What will really change for PTSC
posted on
Jun 22, 2012 02:17PM
Please read my notes below, taken from Carlton Johnson’s declaration as it appears in the court records. PTSC vs TPL
Read it very very carefully and gain some insight into Carlton Johnson’s concerns about Dan Leckrone, PTSC’s business partner. Johnson was concerned about reimbursements for payments that were never made, he had questions for which there were never satisfactory answers and the big one here…..Leckrone’s estimation of the value of the MMP patent portfolio.
Consider the following:
400 infringers (give or take a few)as stated in previous PRs and other sources
one billion dollars in value-(I will assume this is remaining value)
trumped up expenses and real expenses (like what Leckrone promised Moore, Brown and Nielsen)-
expiring patents
unknown future litigation costs-it is my understanding that attorneys can pay “kick backs” (for lack of a proper legal term) to other attorneys which may be another way in which Leckrone gets paid)
Regardless of the final outcome of the Markman, can anyone show me where the incentive is for TPL/Leckrone to license the MMP? More importantly, if he fails (again/still) to license the MMP according to the terms of the commercialization agreement, is Patriot’s BoD ready willing and able to sue him again? If Moore’s case faces delays and the cloud of “ownership” hangs over 50% of the MMP, will the new excuse of the day for lack of licensing activity then be…..licensees prefer to wait to see what happens regarding ownership?
Obviously the real money for Leckrone lies in the expenses he submits for which the only other person on the PDS board who approves all expenses is none other than Carlton Johnson, PTSC’s director, who in a sworn declaration, said he cannot get satisfactory answers from Leckrone, PTSC’s business partner. Leckrone appears to be uncontrollable and Johnson is a__(readers choice)_________________.
9. On or about December 17, 2008, I observed that PDS had approved payments to TPL to “reimburse” TPL for payments that (according to Mr. Leckrone) had been made to outside counsel handling the patent infringement litigation at that time, Townsend, Townsend & Crew (“Townsend”). I discovered later that Mr. Leckrone had not paid the Townsend firm the $500,000 as represented and called him on it. Mr. Leckrone eventually paid Townsend the $500,00 that had been wired to the TPL account approximately two months earlier.
In late 2008, I learned of negotiations underway between TPL and a third party leading to settlement of one of the patent infringement litigation matters. In that case the MMP portfolio was the primary focus of the litigation, but that defendant had also sued TPL for declaratory relief that it was not infringing on TPL’s core Flash patent portfolio, in which Patriot has no involvement. The case settled by negotiated terms of MMP and Core Flash patent licenses to the third party. During the course of that negotiation, I observed first hand that the numbers changed such that the settlement consideration paid by that defendant became more heavily weighted in favor of the Core Flash portfolio and away from the MMP component. I asked questions about this of Mr. Leckrone and never received satisfactory answers.
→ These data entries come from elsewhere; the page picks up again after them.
===== flow/config.mk =====
export PLATFORM = sky130hd
export DESIGN_NAME = cordic
export DESIGN_NICKNAME = cordic
export VERILOG_FILES = /design/flow/design.v
export SDC_FILE = /design/flow/constraint.sdc
export NUM_CORES = 4
export LEC_CHECK = 1
export CORE_UTILIZATION = 30

===== flow/constraint.sdc =====
current_design cordic

set clk_period 13.8
set clk_io_pct 0.2

create_clock -name clk0 -period $clk_period [get_ports {clk}]

set non_clock_inputs [all_inputs -no_clocks]
set_input_delay [expr $clk_period * $clk_io_pct] -clock clk0 $non_clock_inputs
set_output_delay [expr $clk_period * $clk_io_pct] -clock clk0 [all_outputs]
--- flow/config.mk ---
export PLATFORM = sky130hd
export DESIGN_NAME = alu
export DESIGN_NICKNAME = alu
export VERILOG_FILES = /design/flow/design.v
export SDC_FILE = /design/flow/constraint.sdc
export NUM_CORES = 4
export LEC_CHECK = 1
export CORE_UTILIZATION = 30
--- flow/constraint.sdc ---
current_design alu

set clk_period 14.2
set clk_io_pct 0.2

create_clock -name clk0 -period $clk_period

set non_clock_inputs [all_inputs -no_clocks]
set_input_delay [expr $clk_period * $clk_io_pct] -clock clk0 $non_clock_inputs
set_output_delay [expr $clk_period * $clk_io_pct] -clock clk0 [all_outputs]
--- flow/design.v ---
module alu #(parameter n=8) (
input logic [n-1:0] a, b,  
input logic [2:0] func,  
output logic [3:0] flags,  
output logic [n-1:0] result
); 
logic [n-1:0] ar,a1,b1,bsub;  
logic [2*(n)-1:0] mult_out;
always_comb
begin
if(func==3'b011)
bsub = ~b + 1'b1;  
else bsub = b;
ar = a + bsub;
end  
always_comb
begin
a1 = 0;
b1 = 0;
flags = 4'b0;
result = a;  
mult_out = 0;
case(func)
3'b000 : result = a;
3'b001 : result = b;
3'b010 : begin
result = ar;  
flags[3] = a[7] & b[7] & ~result[7] | ~a[7] & ~b[7] & result[7];  
flags[0] = a[7] & b[7] | a[7] & ~result[7] | b[7] & ~result[7];  
end
3'b011 : begin
result = ar;  
flags[3] = a[7] & ~b[7] & ~result[7] | ~a[7] & b[7] & result[7];  
flags[0] = ~a[7] & b[7] | ~a[7] & result[7] | b[7] & result[7];
end 
3'b101 : 
if (a==b) 
    result = 8'b0;
3'b110 : 
if (a!=b)
    result = 1;
3'b100 : begin
    a1 = a;
    b1 = b;
mult_out = a1*b1; 
result = mult_out[(2*n)-2:7];
if(a[7]==1)
begin
    a1 = ~a + 1'b1;
    mult_out = a1*b1;
    result = ~(mult_out[(2*n)-2:7]) + 1'b1;
end
if(b[7]==1)
begin
    b1 = ~b + 1'b1;
    mult_out = a1*b1; 
    result = ~(mult_out[(2*n)-2:7]) + 1'b1;
end
end
3'b111 : begin
    a1 = a;
    b1 = b;
mult_out = a1*b1; 
result = mult_out[n-1:0];
if(a[7]==1)
begin
    a1 = ~a + 1'b1;
    mult_out = a1*b1;
    result = ~(mult_out[n-1:0]) + 1'b1;
end
if(b[7]==1)
begin
    b1 = ~b + 1'b1;
    mult_out = a1*b1; 
    result = ~(mult_out[n-1:0]) + 1'b1;
end
end
endcase
flags[1] = result == {n{1'b0}};  
flags[2] = result[n-1];  
end  
endmodule  
--- flow/run.sh ---
#!/bin/bash
# OpenROAD 26Q1-2900-gdf79404cd8, Yosys 0.63+post, stock flow scripts
make -C /OpenROAD-flow-scripts/flow DESIGN_CONFIG=/design/flow/config.mk WORK_HOME=/design/flow/orfs finish
==> metrics.cfg <==
[run_status]
outcome=finished clean

[yosys]
synthTopCellsByCount=inv_1, ha_1, fa_1
synth_cells=1063
yosysTopAreaCell=fa_1
yosysCellCount=1063
synth.most_common_cell=inv_1
syn_area_um2=8420
ys_warn_count=1
yosys-top-cells-area=fa_1, ha_1, inv_1, xnor2_1, and2_1
synth_cell_types=84
top_area_frac=0.252
postSynthSeqShare=0
ys_area_um2=8420
synth_area_per_cell_um2=7.92

[finish]
post-route-util=0.339
areaGrowthSynthToFinish_pct=9.78
drive_gt1_frac=0.0509
seq_cell_count=0
finalInstanceArea_um2=9240
clock_buffers=0
seq_area_um2=0

[floorplan]
die_x_um=170
io_pins=31
core-area_um2=27300
rows=60
die_h_um=170
dieArea_um2=28700
floorplan.core_util=0.309

[critical_path]
path_depth=28
end_kind=output pin
critPathLaunch=b[1]
crit_arrival_ns=10.77
cpLargestDelayFamily=adder cells
critPathBufInv=8
path_max_fanout=14
critPathKind=in -> out
path_common_cell=inv_1
max_stage_delay_ns=0.58
crit_path_top_delay_cell=fa_1
endpoint=flags[1]
start_kind=primary input
worstPathRequired_ns=11.36

[routing]
antenna_left=0
antenna_cells=0
wl_per_cell_um=16.6
routed_wl_um=24100
drt-vias-per-instance=5.02
via_count=7300
firstDrtPassIters=7
first_iter_violations=383
drc=0

[final_timing]
hold_viol_final=0
rsz0062_at_grt=no
finalCriticalPeriod_ns=13.61
relSlewSlack=0.455
tightest_slew_ns=0.812
finalClockPeriodUsage=0.958
finalMaxSlewViolations=0
fin_tns_setup_ns=0
fin_ws_ns=0.590
max_freq_mhz=73.5
finalSetupViolations=0

[pwr]
p_per_area_nw_per_um2=158
p_leak_nw=4.47
ir_drop_mv=0.139

[place]
place_ws_ns=0.700
portBuffers=31
gp_congestion=0.958
hpwl_um=19800
placed_area_um2=9240

[flow_run]
tool_warnings=36
cap_violations=0

[clocking]
cts_setup_buffers=0
postCtsHoldBufs=0
cts_resized=0

[global_routing]
gr-total-overflow=0
grt_pass1_vias=7225
grt_max_degree=36
antenna_found_initial=0
grt_use_total=0.182
grt_pass1_wl_um=39700

[hold_path]
worstHoldPathType=in -> out
hp-start=func[0]

==> tightest hold or removal path, delay by kind of cell <==
kind                   cells  cell delay (ns)
AOI/OAI and AO/OA          1             0.12
buffers and inverters      3             1.11
==> routing by layer <==
layer / vias up / share of wire / routed length, um / track usage
met3: 31 / 0.085 / 2040 / 0.0473
met4: 0 / 0.016 / 394 / 0.0251
met1: 3435 / 0.49 / 11800 / 0.286
met2: 280 / 0.41 / 9870 / 0.260
li1: 3554 / - / - / -
met5: - / 0 / 0 / 0
==> area by class of cell <==
| class | count | area (um2) |
|---|---|---|
| Fill cell | 2827 | 18000 |
| Timing Repair Buffer | 59 | 520 |
| Tap cell | 372 | 465 |
| Inverter | 167 | 627 |
| Multi-Input combinational cell | 855 | 7630 |
==> worst min-delay path by stage <==
| stage | slack, ns | to | cells after the start |
|---|---|---|---|
| CTS | 6.94 | flags[0] | 4 |
| global route | 6.98 | flags[0] | 4 |
| finish | 6.93 | flags[0] | 4 |
==> placed cells by master (no fill, tap or decap), types with 4 or more instances in the layout <==
| master | instances |
|---|---|
| a221oi_1 | 4 |
| a211o_1 | 4 |
| nand2_1 | 88 |
| clkdlybuf4s50_1 | 31 |
| o2111a_1 | 4 |
| nand2b_1 | 19 |
| o2111ai_1 | 4 |
| o21ai_1 | 4 |
| a21oi_1 | 38 |
| or2_2 | 4 |
| a21o_1 | 14 |
| a211oi_1 | 11 |
| nand3_1 | 20 |
| o21ai_0 | 30 |
| ha_1 | 127 |
| nor2_1 | 90 |
| and2_1 | 63 |
| nor3_1 | 13 |
| o21a_1 | 6 |
| mux2i_1 | 7 |
| buf_4 | 28 |
| nor4_1 | 4 |
| a31oi_1 | 6 |
| fa_1 | 106 |
| o211ai_1 | 5 |
| nor2b_1 | 13 |
| inv_1 | 166 |
| xnor2_1 | 46 |
| and3_1 | 6 |
| nor3b_1 | 4 |
| xor2_1 | 29 |
| or3_1 | 9 |
==> where the power goes <==
part / internal (mW) / total [mW] / switching [mW] / leakage (nW)
Clock: 0 / 0 / 0 / 0
Combinational: 0.607 / 1.46 / 0.849 / 4.47
Sequential: 0 / 0 / 0 / 0
Total: 0.607 / 1.46 / 0.849 / 4.47
==> logic make-up after synthesis <==
family / count (synthesis) / share of synthesized area
multiplexers: 9 / 0.0123
XOR/XNOR: 78 / 0.0846
AND-OR/OR-AND: 176 / 0.151
buffers and inverters: 208 / 0.0938
adder cells (fa/ha/maj): 233 / 0.441
AND/OR/NAND/NOR: 359 / 0.218
==> through the flow <==
step | hold slack [ns] | cells | power (mW)
finish | 6.93 | 1453 | 1.46
CTS | 6.94 | 1453 | 1.45
detailed placement | 6.93 | 1453 | 1.43
floorplan | 5.77 | 1063 | 1.09
global placement | 6.93 | 1453 | 1.44
global route | 6.98 | 1453 | 1.63
No activity file was given, so power comes from the tool's default toggle rates.
--- ./design.v ---
module regs #(parameter n = 8)  
(input logic clk, w1, 
 input logic [n-1:0] Wdata1,
 input logic [4:0] Raddr1, Raddr2,
 output logic [n-1:0] Rdata1, Rdata2);
logic [n-1:0] gpr [31:0];
always_ff @ (posedge clk)
begin
if (w1)
   	gpr[Raddr2] <= Wdata1;
end
always_comb
begin
	if (Raddr1==5'd0)
	    Rdata1 =  {n{1'b0}};
    else
		Rdata1 = gpr[Raddr1];
	if (Raddr2==5'd0)
	    Rdata2 =  {n{1'b0}};
	else  
		Rdata2 = gpr[Raddr2];
end	
endmodule  
--- ./run.sh ---
#!/bin/bash
# OpenROAD 26Q1-2900-gdf79404cd8, Yosys 0.63+post, stock flow scripts
make -C /OpenROAD-flow-scripts/flow DESIGN_CONFIG=/design/flow/config.mk WORK_HOME=/design/flow/orfs finish
--- ./config.mk ---
export PLATFORM = sky130hd
export DESIGN_NAME = regs
export DESIGN_NICKNAME = regs
export VERILOG_FILES = /design/flow/design.v
export SDC_FILE = /design/flow/constraint.sdc
export NUM_CORES = 4
export LEC_CHECK = 1
export CORE_UTILIZATION = 50
--- ./constraint.sdc ---
current_design regs

set clk_period 2.1
set clk_io_pct 0.2

create_clock -name clk0 -period $clk_period [get_ports {clk}]

set non_clock_inputs [all_inputs -no_clocks]
set_input_delay [expr $clk_period * $clk_io_pct] -clock clk0 $non_clock_inputs
set_output_delay [expr $clk_period * $clk_io_pct] -clock clk0 [all_outputs]
==> impl_metrics.yaml <==
# yosys + openroad results
setup_path:
  end_kind: "output pin"
  path_buffers: 2
  crit_fanout: 2
  crit_slowest_cell: "mux4_2"
  crit_required_ps: 1680
  cp_cell_sequence: "buf_4 > mux4_2 > mux2_4 > a221o_1 > and3_4 > buf_2"
  cpPeakStageDelay_ps: 460
  worstSetupPathType: "reg -> out"
  cp-start-kind: "flop"
  critical-path-top-delay-family: "multiplexers"
  crit_arrival_ps: 2390
final_timing:
  fin_setup_tns_ps: -8170
  rsz0062_at_grt: "yes"
  finalHoldWorstSlack_ps: 684
  max_slew_margin_pct: 66.1
  slew_viol_final: 0
  worst_pin_slew_ps: 507
  fmax_mhz: 356
  min_period_ps: 2810
  hold_violations: 0
  finalClockPeriodUsage_pct: 134
  worst_slack_ps: -706
  setup-violations-final: 16
synthesis:
  edf_count: 256
  yosysCellCount: 611
  syn_inst: 611
  yosysTopAreaCell: "edfxtp_1"
  top_area_share_pct: 64.2
  top_cells_by_count: "edfxtp_1, mux4_2, nor2_1"
  ys_seq_elements: 256
  synth_seq_share_pct: 64.2
  avgSynthCellArea_um2: 19.6
  ys_chip_area_um2: 12000
  area_leaders: "edfxtp_1, mux4_2, mux2i_1, a22oi_1, a22o_1"
  synth_top_cell_by_count: "edfxtp_1"
  ys_types: 39
  synthArstFlopShare_pct: 0
  synthesis.area_um2: 12000
  yosysWarnings: 1
  flop_cell: "edfxtp_1"
finish:
  largest_reg_flops: 256
  top_regs: "gpr (256)"
  area_growth_pct: 27.0
  fin_util_pct: 64.8
  drive_above_1_share_pct: 50.6
  regMostFlops: "gpr"
routing:
  wire_per_inst_um: 30.5
  post-route-drc-count: 0
  route.vias.total: 7355
  viasPerCell: 6.33
  first_pass_iters: 7
  drt_iter0_drc: 531
  postRouteAntennaNets: 0
  wirelength_um: 35400
floorplan:
  boundaryPins: 36
  die_w_um: 157
  die_h_um: 157
  design.core.area_um2: 23500
  initial_utilization_pct: 51.0
  design.die.area_um2: 24600
  std_cell_rows: 56
min_path:
  min_path_cells: 2
  holdPathEnd: "gpr[3][1]$_DFFE_PP_"
  holdCritPathClass: "in -> reg"
  hold_start: "Wdata1[1]"
global_route:
  grt_usage_pct: 34.4
  antenna_found_initial: 3
  overflow: 0
  grt_pass1_wl_um: 52300
  grt_max_degree: 33
  grt_pass1_vias: 8133
placement:
  place_ws_ps: -1210
  dp_hpwl_um: 25500
  io_buffers: 35
  gp_congestion: 1.00
cts:
  clockBufferDepth: 3
  clock-sinks: 256
  cts_tree: "done"
  root_buffer: "clkbuf_16"
  htreeDepth: 1
  path_clk_slew_ps: 60
  cts_buffers: 27
status:
  violations: "setup timing"
  outcome: "complete, but fails checks"
power:
  pwr_density_cell_nw_per_um2: 763
  p_leak_nw: 5.21
  power_w: 0.0116
  ir_worst_vdd_v: 0.000506
flow_run:
  maxCapViolations: 0
  tool_warnings: 28
==> placed cells by master (no fill, tap or decap), types with 5 or more instances in the layout <==
master	netlist	layout
clkinv_1	0	9
clkbuf_16	0	27
buf_12	0	9
edfxtp_1	256	256
mux2i_1	29	27
buf_4	10	171
clkdlybuf4s50_1	0	12
nor2_1	37	36
a31oi_1	8	5
mux4_2	110	112
a221oi_2	0	8
o221ai_2	0	8
buf_6	7	11
a22oi_1	19	16
mux2_4	1	5
a22o_1	16	12
buf_2	9	17
a211oi_2	0	10
[flow/design.v]
module FIFO(clk, reset, dataIn, dataOut,put,get, isFull,isEmpty);
parameter FIFO_SIZE_EXP = 2;					 
parameter FIFO_SIZE = 1<<FIFO_SIZE_EXP;	 
parameter SIZE = 7;								 
input wire clk;									 
input wire reset;									 
input wire [SIZE:0]dataIn;						 
output reg [SIZE:0]dataOut;					 
input wire put;									 
input wire get;									 
output reg isFull = 0;							 
output reg isEmpty = 1;							 
reg [SIZE:0]fifo[0:(FIFO_SIZE-1)];			 
reg [(FIFO_SIZE_EXP-1):0]pointStart = 0;	 
reg [(FIFO_SIZE_EXP-1):0]pointEnd = 0;		 
reg lastGet = 0;
reg lastPut = 0;
always @(posedge clk) 
begin
if(!reset)
		begin
			 dataOut <= 0;
			 pointEnd <= 0;
			 pointStart <= 0;
			 isFull <= 0;
			 isEmpty <= 1;
		end 
else 
		begin
			 if((lastPut == 0) && (put == 1) && (!isFull)) 
				 begin 
							fifo[pointEnd] <= dataIn;
							pointEnd = pointEnd + 1;
							isEmpty <= 0;
							if(pointEnd == pointStart)
									  isFull <= 1;
				 end
			 if((lastGet == 0) && (get == 1) && (!isEmpty)) 
				 begin
							dataOut <= fifo[pointStart];
							pointStart = pointStart + 1;
							isFull <= 0;
							if(pointEnd == pointStart)
									  isEmpty <= 1;
				 end
			 lastPut = put;
			 lastGet = get;
		end
end
endmodule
11. Mr. Leckrone has made a number of representations of the “value” of the MMP portfolio. In general his position is that the MMP is worth $1,000,000,000 (One Billon U.S. Dollars).
12. I am particularly concerned by two licenses written by TPL in the first quarter of 2010 that appear substantially low in relation to the gross sales reported by those companies. The amounts of the licenses appear to be below the licensing criteria that we have agreed to with TPL under the Business Plan of the ComAg.